__Material for this task__.
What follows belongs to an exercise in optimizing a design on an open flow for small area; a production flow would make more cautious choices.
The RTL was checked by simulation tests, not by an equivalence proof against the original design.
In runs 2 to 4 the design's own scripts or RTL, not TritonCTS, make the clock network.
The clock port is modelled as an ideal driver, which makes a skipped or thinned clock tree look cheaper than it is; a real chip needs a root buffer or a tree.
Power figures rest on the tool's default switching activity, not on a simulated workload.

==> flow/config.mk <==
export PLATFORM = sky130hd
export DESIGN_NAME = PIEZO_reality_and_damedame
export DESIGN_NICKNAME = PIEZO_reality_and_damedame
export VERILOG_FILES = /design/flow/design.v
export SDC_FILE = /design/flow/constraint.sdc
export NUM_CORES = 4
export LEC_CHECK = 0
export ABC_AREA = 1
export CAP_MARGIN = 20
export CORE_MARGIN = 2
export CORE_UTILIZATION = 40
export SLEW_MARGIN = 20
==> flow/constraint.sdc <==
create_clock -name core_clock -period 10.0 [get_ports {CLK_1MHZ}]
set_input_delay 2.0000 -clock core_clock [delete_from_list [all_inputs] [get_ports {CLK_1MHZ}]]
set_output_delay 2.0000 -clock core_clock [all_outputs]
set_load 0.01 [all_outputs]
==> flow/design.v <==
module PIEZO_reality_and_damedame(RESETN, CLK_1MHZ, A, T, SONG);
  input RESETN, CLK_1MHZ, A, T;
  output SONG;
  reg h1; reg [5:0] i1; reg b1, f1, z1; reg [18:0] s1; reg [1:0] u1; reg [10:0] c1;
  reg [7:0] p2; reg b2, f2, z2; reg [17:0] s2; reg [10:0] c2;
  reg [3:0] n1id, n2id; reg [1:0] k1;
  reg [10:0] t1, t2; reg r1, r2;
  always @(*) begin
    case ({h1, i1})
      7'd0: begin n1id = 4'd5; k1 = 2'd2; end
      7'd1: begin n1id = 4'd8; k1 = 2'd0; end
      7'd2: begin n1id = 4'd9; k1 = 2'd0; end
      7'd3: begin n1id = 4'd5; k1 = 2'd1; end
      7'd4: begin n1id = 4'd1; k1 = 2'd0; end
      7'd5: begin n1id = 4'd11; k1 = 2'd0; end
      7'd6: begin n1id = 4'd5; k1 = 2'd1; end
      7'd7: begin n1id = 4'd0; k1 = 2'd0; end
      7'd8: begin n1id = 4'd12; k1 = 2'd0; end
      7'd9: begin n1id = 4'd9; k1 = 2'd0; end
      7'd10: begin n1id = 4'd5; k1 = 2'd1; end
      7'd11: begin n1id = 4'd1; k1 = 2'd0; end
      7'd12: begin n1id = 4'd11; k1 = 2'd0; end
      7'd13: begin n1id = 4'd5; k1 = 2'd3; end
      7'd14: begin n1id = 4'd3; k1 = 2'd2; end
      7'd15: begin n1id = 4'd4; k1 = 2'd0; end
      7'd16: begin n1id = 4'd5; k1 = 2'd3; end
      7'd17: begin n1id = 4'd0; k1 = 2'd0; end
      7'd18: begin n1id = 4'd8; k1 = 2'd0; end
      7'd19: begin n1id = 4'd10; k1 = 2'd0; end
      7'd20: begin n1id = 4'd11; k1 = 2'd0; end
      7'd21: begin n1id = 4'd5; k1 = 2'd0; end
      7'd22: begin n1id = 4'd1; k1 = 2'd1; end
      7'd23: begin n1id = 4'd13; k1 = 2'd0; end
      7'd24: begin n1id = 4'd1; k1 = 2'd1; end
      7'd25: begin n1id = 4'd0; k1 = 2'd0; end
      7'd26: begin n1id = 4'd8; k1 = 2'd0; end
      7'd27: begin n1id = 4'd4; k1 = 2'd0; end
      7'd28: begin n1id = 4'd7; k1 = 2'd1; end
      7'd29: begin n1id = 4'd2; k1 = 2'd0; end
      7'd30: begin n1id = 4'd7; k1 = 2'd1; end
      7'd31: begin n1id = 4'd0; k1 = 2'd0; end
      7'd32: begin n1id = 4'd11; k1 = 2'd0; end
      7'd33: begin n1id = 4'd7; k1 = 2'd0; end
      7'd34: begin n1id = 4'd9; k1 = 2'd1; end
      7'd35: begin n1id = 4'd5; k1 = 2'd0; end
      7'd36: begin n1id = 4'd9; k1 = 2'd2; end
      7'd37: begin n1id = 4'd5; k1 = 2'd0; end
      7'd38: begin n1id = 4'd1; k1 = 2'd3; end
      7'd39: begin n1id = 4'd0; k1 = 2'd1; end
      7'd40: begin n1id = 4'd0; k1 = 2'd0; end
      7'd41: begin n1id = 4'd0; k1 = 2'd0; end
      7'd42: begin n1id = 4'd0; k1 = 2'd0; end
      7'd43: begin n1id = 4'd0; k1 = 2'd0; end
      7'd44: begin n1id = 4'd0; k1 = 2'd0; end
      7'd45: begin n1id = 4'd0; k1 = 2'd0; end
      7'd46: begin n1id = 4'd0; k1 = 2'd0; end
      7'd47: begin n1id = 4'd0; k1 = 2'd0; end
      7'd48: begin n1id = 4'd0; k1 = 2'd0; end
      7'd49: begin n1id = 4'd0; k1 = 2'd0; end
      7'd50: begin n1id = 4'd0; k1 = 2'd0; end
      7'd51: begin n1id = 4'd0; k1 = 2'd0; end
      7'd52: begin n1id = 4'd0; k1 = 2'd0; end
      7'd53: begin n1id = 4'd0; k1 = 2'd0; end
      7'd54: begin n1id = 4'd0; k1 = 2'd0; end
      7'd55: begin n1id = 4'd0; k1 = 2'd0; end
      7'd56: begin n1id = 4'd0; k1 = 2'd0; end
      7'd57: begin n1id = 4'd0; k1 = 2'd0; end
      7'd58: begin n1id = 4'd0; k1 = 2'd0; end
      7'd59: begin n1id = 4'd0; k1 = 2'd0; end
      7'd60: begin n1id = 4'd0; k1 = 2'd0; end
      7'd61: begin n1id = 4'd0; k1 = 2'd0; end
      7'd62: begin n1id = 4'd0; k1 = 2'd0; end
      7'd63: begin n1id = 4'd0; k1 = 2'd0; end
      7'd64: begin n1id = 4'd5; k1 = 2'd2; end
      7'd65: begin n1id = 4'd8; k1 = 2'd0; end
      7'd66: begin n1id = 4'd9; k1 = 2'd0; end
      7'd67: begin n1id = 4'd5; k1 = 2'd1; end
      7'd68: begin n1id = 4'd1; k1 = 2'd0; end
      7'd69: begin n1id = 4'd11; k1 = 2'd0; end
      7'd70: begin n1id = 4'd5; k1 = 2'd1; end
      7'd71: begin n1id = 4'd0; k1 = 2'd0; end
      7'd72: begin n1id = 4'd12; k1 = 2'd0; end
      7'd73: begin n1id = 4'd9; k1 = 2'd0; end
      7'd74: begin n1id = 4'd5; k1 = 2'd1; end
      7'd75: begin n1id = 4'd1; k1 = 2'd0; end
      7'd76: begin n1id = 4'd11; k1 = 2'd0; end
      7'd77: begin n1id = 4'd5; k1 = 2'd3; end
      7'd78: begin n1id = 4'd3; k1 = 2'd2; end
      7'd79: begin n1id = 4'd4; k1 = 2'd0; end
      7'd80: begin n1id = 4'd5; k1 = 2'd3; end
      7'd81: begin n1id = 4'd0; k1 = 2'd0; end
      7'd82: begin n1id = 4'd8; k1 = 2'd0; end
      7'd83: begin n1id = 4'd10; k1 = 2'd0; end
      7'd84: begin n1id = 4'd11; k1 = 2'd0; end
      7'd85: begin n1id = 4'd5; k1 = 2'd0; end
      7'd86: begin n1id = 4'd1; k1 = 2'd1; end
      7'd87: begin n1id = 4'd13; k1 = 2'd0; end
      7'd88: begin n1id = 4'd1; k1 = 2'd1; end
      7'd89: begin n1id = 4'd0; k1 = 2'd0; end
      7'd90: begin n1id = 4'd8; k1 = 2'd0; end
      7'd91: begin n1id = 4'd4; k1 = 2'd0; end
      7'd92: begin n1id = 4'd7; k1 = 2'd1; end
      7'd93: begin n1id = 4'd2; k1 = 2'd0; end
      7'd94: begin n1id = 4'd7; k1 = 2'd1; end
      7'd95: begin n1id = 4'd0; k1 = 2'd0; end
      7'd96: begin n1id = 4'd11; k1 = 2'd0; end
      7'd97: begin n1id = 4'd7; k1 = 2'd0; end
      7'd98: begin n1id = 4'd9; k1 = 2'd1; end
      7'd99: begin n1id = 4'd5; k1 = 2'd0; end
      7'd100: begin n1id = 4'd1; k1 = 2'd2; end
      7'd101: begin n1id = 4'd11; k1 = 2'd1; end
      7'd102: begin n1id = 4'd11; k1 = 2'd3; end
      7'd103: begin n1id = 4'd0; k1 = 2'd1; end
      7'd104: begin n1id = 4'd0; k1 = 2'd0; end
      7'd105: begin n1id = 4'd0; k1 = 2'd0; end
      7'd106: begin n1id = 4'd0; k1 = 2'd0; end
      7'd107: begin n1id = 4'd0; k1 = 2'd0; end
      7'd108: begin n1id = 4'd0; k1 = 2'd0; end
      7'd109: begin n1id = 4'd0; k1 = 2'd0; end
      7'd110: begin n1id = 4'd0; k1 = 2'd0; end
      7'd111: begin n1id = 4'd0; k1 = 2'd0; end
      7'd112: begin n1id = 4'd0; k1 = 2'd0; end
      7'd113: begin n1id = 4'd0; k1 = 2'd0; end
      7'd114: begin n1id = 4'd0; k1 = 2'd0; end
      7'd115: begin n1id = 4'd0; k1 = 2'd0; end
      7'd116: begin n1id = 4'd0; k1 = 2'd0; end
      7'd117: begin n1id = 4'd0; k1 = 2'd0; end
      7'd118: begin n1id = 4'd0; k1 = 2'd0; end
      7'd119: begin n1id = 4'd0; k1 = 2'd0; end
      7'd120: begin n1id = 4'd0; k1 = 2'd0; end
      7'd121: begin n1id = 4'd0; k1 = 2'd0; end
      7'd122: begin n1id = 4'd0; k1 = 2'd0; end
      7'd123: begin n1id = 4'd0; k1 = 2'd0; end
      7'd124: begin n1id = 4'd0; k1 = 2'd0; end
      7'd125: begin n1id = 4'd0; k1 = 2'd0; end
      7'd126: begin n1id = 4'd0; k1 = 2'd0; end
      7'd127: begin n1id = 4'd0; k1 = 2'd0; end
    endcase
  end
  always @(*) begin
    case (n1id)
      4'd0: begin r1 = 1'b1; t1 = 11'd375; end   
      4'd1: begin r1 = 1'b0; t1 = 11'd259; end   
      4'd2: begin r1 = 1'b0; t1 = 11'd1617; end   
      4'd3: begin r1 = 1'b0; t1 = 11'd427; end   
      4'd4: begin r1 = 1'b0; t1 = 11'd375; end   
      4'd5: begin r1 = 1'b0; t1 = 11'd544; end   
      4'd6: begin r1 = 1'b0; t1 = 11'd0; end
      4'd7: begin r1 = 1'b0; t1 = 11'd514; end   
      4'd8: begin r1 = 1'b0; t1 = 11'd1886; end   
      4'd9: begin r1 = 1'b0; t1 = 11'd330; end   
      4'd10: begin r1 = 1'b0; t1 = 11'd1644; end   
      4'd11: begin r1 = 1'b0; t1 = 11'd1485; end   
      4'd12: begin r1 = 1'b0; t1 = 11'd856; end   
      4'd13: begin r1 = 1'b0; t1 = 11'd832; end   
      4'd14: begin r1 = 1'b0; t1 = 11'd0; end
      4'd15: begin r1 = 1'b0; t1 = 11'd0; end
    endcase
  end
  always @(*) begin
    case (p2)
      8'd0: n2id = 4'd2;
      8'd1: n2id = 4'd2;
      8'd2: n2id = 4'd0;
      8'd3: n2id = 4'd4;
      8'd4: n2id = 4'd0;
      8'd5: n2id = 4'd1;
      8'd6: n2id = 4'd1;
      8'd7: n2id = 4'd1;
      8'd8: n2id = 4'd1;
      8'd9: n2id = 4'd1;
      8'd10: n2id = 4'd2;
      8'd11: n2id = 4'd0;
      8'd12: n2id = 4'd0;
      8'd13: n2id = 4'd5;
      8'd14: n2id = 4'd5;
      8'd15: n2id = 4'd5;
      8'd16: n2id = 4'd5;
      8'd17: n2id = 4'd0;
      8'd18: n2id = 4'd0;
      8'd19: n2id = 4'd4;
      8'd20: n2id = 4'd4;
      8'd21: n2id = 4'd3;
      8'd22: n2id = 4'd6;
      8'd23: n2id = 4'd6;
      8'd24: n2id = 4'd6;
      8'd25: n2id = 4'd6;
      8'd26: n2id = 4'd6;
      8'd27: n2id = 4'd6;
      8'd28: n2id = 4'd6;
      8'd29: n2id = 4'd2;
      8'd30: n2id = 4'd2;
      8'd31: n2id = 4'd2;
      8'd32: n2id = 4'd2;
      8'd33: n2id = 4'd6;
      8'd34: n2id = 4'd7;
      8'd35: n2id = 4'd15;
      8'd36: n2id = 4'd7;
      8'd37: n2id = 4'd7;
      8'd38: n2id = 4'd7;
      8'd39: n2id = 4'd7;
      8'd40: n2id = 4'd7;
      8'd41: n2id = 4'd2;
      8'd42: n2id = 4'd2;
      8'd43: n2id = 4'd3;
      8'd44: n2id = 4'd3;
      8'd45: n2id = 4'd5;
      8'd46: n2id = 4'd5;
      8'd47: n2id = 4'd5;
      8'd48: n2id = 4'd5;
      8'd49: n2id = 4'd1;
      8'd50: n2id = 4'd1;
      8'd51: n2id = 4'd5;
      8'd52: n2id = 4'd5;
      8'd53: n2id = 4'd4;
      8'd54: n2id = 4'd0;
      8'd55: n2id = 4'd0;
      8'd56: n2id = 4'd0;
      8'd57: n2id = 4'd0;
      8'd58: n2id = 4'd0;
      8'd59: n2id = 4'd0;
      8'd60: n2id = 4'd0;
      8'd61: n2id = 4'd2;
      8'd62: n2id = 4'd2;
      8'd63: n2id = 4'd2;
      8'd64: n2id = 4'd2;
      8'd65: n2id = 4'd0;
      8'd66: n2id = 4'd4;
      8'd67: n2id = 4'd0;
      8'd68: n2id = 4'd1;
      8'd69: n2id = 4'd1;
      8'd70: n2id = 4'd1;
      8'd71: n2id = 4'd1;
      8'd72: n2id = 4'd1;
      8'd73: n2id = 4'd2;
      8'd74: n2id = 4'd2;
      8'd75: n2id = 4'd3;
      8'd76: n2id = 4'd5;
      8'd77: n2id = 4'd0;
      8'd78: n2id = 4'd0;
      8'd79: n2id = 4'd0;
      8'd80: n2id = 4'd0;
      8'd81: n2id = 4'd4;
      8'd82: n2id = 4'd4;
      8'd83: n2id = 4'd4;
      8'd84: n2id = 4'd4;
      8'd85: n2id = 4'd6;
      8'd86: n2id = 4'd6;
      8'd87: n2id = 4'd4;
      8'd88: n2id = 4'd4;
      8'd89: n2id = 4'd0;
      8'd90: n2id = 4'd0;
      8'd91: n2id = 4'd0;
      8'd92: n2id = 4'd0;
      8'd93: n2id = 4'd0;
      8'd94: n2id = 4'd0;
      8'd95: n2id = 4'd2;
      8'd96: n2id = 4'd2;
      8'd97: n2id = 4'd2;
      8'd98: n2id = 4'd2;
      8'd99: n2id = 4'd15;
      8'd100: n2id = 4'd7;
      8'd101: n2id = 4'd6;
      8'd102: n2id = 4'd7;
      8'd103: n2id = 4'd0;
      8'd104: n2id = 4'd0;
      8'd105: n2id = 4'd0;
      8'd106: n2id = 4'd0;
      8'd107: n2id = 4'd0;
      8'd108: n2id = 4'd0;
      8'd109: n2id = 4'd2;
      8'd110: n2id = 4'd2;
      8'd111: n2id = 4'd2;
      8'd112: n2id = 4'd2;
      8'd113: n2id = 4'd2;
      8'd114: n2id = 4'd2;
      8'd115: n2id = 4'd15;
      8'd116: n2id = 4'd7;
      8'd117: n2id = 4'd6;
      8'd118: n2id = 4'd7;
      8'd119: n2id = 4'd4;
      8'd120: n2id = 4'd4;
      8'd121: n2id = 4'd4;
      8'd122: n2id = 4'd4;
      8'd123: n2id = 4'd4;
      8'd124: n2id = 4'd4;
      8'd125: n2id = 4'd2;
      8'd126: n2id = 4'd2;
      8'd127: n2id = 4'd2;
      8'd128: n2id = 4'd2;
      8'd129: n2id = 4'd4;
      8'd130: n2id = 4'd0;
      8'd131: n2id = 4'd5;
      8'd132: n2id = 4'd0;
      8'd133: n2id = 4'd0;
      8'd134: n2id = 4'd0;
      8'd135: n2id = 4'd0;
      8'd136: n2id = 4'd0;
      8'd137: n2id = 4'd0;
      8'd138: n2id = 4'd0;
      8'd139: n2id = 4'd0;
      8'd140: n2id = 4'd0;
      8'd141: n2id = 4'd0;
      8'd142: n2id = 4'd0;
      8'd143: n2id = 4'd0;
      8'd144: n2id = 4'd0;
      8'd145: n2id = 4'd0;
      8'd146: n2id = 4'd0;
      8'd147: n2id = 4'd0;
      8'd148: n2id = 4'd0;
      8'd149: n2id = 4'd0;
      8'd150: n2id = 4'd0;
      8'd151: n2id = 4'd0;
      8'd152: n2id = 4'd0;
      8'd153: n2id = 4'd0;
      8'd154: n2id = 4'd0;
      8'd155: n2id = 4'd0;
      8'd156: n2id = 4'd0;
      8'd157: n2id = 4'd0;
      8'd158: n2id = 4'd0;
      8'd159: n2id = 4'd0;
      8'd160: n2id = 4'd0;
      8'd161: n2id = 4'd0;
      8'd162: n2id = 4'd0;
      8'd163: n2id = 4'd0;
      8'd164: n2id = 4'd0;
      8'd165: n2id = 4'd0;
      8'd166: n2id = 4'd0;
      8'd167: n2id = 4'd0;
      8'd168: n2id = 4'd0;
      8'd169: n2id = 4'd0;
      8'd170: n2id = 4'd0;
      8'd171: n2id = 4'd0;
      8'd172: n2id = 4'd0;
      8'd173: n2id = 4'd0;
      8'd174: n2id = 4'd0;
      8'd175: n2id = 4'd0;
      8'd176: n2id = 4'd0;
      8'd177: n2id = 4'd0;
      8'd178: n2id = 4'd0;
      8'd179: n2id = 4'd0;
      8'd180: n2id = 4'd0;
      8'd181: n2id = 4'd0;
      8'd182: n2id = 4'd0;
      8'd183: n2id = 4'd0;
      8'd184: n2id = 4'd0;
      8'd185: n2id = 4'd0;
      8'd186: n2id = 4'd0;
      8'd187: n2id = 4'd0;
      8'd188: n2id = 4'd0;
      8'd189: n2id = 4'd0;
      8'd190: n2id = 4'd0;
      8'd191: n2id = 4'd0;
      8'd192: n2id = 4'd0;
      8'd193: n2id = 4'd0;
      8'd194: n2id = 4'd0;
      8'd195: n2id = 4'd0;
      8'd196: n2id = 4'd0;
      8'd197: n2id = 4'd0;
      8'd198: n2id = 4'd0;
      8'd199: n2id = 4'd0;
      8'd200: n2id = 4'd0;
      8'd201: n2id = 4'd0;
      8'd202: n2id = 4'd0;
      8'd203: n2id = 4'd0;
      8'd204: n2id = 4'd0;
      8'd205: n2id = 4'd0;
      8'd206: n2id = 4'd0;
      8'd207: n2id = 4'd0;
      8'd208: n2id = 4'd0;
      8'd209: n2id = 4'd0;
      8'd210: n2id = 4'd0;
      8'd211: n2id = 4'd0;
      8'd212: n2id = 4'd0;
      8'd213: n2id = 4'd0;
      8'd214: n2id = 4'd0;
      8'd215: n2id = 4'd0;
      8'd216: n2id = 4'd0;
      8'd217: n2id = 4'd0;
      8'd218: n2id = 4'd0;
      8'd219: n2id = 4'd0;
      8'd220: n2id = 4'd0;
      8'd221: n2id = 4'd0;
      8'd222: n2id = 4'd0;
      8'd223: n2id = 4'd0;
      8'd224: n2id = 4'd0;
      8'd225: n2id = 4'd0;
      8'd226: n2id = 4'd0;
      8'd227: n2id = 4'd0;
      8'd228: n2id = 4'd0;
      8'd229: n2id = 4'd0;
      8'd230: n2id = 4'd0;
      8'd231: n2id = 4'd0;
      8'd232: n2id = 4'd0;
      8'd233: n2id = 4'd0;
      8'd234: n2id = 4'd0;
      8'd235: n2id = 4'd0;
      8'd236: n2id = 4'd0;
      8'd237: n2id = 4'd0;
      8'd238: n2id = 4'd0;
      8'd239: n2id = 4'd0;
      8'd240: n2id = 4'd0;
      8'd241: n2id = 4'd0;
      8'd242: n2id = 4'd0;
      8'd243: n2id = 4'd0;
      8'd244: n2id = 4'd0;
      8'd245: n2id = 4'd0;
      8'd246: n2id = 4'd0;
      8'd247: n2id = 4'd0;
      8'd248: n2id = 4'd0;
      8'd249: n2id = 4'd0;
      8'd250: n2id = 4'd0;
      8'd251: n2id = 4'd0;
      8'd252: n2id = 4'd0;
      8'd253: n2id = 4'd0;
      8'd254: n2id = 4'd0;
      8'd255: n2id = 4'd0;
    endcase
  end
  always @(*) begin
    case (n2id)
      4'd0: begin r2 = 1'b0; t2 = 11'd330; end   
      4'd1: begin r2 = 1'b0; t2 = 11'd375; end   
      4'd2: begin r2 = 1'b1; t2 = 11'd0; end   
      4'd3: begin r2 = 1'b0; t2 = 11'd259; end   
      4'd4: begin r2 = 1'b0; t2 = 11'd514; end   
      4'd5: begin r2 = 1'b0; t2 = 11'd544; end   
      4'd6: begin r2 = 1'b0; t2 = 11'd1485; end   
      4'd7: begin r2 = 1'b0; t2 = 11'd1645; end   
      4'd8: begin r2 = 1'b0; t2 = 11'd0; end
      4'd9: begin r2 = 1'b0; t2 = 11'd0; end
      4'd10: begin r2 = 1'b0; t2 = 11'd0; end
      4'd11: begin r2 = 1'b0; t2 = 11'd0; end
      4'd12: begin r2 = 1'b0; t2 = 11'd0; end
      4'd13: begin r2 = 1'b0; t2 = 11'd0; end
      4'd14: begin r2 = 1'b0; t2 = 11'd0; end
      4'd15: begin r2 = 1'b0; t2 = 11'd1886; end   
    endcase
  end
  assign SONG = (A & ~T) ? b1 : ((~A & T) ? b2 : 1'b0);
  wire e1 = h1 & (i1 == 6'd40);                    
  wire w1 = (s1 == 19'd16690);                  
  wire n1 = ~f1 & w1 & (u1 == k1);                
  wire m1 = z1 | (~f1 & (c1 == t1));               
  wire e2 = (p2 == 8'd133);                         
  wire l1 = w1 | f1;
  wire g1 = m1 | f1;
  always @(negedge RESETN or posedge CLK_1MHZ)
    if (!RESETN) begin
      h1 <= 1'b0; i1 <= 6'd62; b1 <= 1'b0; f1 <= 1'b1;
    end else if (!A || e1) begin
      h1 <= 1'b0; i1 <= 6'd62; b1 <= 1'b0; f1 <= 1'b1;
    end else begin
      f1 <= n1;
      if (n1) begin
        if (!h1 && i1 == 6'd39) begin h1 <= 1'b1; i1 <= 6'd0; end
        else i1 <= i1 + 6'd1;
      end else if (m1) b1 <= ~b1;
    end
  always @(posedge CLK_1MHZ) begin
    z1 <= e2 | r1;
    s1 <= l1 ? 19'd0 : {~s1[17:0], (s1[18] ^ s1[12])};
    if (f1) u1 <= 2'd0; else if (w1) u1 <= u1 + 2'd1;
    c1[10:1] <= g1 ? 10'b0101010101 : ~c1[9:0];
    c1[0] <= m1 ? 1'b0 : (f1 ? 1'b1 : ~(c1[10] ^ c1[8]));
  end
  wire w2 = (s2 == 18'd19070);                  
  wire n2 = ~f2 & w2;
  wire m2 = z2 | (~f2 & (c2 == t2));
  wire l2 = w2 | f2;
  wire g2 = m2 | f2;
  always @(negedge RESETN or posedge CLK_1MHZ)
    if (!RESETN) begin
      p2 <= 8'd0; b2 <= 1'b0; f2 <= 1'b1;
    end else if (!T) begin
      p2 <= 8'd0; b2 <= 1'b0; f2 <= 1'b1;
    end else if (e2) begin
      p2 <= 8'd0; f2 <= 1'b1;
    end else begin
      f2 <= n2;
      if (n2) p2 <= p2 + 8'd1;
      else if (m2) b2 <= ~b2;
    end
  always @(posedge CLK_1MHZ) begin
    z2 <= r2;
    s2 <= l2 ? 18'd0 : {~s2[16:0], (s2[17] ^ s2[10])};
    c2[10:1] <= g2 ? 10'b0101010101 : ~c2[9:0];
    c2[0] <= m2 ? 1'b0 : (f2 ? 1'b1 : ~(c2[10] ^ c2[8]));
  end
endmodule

__Directions for this task__.
All lines from the beginning of the material above through the one with "In runs 2 to" need to be returned exactly; please return those and only those.

__Result below__.
What follows belongs to an exercise in optimizing a design on an open flow for small area; a production flow would make more cautious choices.
The RTL was checked by simulation tests, not by an equivalence proof against the original design.
In runs 2 to 4 the design's own scripts or RTL, not TritonCTS, make the clock network.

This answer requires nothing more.